Thermomechanics for Geological, Civil Engineering and Geodynamic Applications: Rate-Dependent Critical State Line Models

Equilibrium thermodynamics has been of fundamental importance to many branches of engineering including cyclical mechanical applications. However, in geomechanics and geological applications it has not yet reached a consensus in the community. Reason for the failure of establishing thermodynamic laws as a ground principle is the far from equilibrium nature of geomechanical problems which prevent the local equilibrium assumption. Problems including rate-dependence and poromechanical complexity, where deformation often occurs in a highly localized manner, were therefore thought to be not amenable to a thermodynamic approach. Here we show that the theory of thermomechanics, originally proposed for quasi-static hyperplastic deformation problems can be extended to include rate-dependent critical state-line models for porous rocks. The development therefore makes thermodynamic-consistent modeling available for civil engineering, geological and even geodynamic problems.
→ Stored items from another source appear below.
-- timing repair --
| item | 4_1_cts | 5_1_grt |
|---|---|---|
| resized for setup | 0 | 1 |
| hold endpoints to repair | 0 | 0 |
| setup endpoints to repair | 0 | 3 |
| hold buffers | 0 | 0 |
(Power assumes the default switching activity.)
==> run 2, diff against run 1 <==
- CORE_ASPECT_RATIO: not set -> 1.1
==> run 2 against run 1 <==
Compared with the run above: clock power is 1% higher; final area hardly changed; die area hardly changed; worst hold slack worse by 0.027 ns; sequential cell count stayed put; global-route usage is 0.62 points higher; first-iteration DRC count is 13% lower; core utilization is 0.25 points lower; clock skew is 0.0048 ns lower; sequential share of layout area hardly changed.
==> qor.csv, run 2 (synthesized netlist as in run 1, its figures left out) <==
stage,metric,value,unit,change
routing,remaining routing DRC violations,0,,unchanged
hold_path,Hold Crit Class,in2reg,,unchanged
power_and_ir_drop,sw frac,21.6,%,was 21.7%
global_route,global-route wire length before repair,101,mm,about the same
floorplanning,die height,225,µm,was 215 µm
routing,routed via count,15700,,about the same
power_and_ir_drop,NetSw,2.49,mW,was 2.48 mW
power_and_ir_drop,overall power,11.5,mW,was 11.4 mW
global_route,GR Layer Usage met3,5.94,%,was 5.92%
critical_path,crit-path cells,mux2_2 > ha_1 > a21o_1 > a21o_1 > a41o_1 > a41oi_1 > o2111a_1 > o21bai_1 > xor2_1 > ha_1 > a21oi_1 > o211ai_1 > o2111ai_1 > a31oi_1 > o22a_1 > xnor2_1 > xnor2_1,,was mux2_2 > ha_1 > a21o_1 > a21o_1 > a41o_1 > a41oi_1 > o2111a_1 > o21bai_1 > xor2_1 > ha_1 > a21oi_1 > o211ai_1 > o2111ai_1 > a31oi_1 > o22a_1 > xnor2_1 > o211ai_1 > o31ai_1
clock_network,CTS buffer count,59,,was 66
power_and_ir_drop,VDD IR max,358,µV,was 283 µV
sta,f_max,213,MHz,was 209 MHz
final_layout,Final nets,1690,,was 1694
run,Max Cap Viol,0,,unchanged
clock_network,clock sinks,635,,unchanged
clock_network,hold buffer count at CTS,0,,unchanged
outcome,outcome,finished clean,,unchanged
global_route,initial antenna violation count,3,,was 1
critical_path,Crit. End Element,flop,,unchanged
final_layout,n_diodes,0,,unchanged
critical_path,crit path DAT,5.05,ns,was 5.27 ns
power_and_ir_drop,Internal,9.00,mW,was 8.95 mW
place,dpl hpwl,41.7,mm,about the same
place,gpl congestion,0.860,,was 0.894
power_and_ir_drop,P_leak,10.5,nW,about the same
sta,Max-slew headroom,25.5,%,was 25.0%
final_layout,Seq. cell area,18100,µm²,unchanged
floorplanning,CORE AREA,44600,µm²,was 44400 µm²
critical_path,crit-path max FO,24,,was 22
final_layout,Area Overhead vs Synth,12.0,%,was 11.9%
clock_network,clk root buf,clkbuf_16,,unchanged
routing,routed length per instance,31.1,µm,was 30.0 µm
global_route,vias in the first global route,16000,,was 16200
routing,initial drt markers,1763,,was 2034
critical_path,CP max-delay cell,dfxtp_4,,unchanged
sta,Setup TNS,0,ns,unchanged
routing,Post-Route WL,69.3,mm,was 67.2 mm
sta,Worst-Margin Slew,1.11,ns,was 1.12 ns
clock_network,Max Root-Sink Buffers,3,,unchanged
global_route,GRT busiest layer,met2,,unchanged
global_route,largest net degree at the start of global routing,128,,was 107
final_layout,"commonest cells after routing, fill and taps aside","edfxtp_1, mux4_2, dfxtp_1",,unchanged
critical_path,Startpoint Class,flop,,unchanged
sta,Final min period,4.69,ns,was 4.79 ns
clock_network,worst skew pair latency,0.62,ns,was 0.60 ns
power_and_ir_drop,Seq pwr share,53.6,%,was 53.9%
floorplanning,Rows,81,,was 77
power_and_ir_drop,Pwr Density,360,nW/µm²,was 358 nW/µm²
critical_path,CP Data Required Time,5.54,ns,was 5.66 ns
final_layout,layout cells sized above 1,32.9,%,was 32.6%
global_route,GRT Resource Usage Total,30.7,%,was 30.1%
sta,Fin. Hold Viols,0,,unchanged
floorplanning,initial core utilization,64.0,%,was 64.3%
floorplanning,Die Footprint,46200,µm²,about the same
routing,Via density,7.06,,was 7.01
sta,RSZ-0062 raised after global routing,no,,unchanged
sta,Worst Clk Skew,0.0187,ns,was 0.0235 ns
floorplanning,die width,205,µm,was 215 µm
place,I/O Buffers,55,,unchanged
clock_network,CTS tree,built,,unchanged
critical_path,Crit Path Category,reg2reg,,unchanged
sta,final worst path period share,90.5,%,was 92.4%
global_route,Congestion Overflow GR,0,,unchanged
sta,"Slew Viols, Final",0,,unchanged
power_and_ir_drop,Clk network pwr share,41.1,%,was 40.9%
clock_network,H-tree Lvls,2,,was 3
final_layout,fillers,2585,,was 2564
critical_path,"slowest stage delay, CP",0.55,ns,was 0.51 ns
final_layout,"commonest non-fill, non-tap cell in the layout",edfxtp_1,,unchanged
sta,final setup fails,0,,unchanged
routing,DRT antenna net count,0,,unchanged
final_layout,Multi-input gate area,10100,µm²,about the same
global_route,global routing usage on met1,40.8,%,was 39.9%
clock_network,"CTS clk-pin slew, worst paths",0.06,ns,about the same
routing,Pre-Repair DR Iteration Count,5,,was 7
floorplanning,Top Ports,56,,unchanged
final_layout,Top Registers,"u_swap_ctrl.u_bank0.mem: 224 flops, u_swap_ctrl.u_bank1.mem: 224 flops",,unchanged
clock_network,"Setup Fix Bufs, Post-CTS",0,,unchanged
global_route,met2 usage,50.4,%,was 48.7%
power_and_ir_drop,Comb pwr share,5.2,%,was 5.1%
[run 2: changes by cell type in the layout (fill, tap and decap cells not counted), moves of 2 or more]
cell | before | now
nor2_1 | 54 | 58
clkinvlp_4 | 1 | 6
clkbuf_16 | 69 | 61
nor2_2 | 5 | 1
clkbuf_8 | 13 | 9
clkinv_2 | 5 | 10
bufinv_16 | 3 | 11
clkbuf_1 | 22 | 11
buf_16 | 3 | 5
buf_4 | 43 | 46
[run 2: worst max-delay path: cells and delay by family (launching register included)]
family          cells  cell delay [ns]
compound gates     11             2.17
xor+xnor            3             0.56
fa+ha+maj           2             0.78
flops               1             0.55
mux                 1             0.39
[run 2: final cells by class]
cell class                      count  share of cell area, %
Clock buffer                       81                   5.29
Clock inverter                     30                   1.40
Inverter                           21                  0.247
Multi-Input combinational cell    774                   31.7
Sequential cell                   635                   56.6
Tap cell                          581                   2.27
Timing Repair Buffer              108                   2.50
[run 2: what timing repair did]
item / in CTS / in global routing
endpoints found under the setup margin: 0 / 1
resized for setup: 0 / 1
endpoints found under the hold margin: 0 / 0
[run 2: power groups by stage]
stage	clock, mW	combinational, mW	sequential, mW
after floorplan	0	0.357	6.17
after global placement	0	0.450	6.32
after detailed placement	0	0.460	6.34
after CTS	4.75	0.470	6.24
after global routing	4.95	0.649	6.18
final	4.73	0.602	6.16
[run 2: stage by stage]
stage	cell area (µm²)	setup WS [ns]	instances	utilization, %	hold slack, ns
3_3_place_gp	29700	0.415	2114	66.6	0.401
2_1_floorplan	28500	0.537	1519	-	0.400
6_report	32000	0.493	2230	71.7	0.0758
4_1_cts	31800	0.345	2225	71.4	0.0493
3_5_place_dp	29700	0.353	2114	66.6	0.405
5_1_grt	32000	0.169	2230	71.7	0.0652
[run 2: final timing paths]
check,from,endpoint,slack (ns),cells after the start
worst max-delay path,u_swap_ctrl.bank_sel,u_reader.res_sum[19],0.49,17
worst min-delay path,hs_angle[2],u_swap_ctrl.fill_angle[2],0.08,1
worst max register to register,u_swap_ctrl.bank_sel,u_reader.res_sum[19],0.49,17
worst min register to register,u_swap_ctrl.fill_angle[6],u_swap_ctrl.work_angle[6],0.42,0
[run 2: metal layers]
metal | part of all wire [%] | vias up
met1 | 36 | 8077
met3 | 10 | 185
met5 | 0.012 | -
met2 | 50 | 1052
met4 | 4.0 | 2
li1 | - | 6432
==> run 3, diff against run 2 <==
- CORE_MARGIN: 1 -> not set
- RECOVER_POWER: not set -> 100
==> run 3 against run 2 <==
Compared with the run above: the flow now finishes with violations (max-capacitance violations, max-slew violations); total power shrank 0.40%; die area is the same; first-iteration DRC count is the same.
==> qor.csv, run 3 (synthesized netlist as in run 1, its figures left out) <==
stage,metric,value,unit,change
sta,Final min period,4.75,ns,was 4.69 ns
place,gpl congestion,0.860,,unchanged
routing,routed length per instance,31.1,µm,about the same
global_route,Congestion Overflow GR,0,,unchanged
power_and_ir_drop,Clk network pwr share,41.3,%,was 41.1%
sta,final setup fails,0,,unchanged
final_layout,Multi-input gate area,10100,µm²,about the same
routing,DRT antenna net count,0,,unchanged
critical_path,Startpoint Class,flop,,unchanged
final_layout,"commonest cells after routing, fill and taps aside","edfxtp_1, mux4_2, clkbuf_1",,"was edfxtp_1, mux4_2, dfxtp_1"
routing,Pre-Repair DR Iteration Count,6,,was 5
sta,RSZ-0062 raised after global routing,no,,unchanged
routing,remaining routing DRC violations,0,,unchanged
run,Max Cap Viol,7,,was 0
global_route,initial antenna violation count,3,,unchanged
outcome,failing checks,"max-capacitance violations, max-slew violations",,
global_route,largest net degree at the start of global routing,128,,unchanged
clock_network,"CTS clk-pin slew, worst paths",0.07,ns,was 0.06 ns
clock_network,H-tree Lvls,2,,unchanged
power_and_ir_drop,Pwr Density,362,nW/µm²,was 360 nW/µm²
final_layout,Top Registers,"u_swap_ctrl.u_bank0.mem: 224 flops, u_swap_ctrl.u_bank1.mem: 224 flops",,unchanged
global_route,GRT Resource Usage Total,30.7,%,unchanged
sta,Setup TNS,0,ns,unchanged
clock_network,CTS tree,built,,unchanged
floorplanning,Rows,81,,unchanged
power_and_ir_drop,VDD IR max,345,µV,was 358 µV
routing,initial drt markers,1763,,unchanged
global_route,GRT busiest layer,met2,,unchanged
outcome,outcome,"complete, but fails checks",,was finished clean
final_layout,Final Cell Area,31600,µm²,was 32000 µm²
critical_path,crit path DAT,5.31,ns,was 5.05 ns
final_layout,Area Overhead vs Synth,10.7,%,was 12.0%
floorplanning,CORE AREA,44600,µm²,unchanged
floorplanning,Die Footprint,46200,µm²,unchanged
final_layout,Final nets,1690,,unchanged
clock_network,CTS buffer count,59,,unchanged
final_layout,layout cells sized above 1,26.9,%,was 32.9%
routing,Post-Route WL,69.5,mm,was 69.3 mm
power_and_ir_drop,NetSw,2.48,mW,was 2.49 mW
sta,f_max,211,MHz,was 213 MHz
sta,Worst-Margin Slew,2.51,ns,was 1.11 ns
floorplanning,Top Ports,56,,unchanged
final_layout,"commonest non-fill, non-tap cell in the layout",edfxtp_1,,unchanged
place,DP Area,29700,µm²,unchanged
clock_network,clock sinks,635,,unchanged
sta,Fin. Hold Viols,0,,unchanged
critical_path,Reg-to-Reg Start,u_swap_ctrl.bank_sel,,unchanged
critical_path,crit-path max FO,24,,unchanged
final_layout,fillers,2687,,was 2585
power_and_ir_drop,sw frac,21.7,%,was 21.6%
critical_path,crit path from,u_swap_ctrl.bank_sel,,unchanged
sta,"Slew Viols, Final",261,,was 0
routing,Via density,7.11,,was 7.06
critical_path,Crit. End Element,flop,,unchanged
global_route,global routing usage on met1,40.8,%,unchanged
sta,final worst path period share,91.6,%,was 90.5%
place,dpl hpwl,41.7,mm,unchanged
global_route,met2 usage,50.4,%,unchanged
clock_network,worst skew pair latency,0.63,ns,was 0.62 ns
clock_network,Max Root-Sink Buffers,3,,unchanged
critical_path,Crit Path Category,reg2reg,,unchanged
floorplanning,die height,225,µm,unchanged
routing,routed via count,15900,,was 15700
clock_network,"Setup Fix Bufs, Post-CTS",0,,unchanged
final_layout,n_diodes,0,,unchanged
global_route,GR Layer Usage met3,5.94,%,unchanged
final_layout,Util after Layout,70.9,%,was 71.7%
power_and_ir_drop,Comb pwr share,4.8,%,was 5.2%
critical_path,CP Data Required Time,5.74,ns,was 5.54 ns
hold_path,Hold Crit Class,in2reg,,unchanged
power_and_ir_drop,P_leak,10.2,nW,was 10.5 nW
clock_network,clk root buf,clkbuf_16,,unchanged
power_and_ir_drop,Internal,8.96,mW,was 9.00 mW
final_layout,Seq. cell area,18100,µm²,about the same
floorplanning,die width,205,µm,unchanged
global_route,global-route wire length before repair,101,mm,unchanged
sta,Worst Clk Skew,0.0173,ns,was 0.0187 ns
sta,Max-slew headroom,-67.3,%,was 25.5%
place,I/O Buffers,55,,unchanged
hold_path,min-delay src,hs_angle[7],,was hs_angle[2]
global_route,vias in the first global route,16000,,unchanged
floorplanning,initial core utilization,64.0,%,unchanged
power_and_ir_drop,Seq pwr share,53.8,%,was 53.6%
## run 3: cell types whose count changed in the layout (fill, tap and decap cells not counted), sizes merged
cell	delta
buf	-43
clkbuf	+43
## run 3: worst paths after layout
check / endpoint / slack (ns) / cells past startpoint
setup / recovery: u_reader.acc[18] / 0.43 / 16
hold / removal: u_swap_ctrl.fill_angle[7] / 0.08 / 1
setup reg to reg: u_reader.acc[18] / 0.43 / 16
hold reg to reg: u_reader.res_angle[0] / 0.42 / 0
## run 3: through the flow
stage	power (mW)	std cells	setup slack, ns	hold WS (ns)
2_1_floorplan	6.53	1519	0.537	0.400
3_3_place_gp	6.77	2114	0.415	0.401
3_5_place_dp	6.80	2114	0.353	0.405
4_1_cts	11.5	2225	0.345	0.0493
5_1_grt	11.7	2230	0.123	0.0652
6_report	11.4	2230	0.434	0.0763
In this two-part contribution, we present extensions of the thermomechanics theory to account for the poromechanics of path- and rate-dependent critical state line models and we cover the relevance of this thermodynamic-consistent model for civil engineering, geological and geodynamic applications. In this first part, we review the concepts behind the thermomechanics theory and present a thermodynamic extension of generic critical state line models for visco-plasticity and damage mechanics and analyze the model prediction for strain localization.